**EXTRACTED INFORMATION:**
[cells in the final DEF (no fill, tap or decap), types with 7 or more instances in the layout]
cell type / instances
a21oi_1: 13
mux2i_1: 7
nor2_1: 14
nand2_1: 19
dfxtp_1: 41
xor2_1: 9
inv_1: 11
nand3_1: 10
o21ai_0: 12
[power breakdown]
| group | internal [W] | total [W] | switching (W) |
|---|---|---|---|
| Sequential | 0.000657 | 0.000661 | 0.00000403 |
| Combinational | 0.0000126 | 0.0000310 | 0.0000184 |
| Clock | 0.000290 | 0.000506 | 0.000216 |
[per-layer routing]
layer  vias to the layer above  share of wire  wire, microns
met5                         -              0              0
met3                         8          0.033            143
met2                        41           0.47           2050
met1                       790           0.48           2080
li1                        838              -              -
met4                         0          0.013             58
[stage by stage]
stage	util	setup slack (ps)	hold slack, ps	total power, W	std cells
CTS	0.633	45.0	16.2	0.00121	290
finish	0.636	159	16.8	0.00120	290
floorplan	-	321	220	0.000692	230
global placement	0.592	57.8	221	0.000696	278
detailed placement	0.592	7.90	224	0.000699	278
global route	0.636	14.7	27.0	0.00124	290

**ABOUT THIS EXERCISE:** Check each line of the material for the word "layer". Copy the ones that have it.

**SOLUTION:**
[per-layer routing]
layer  vias to the layer above  share of wire  wire, microns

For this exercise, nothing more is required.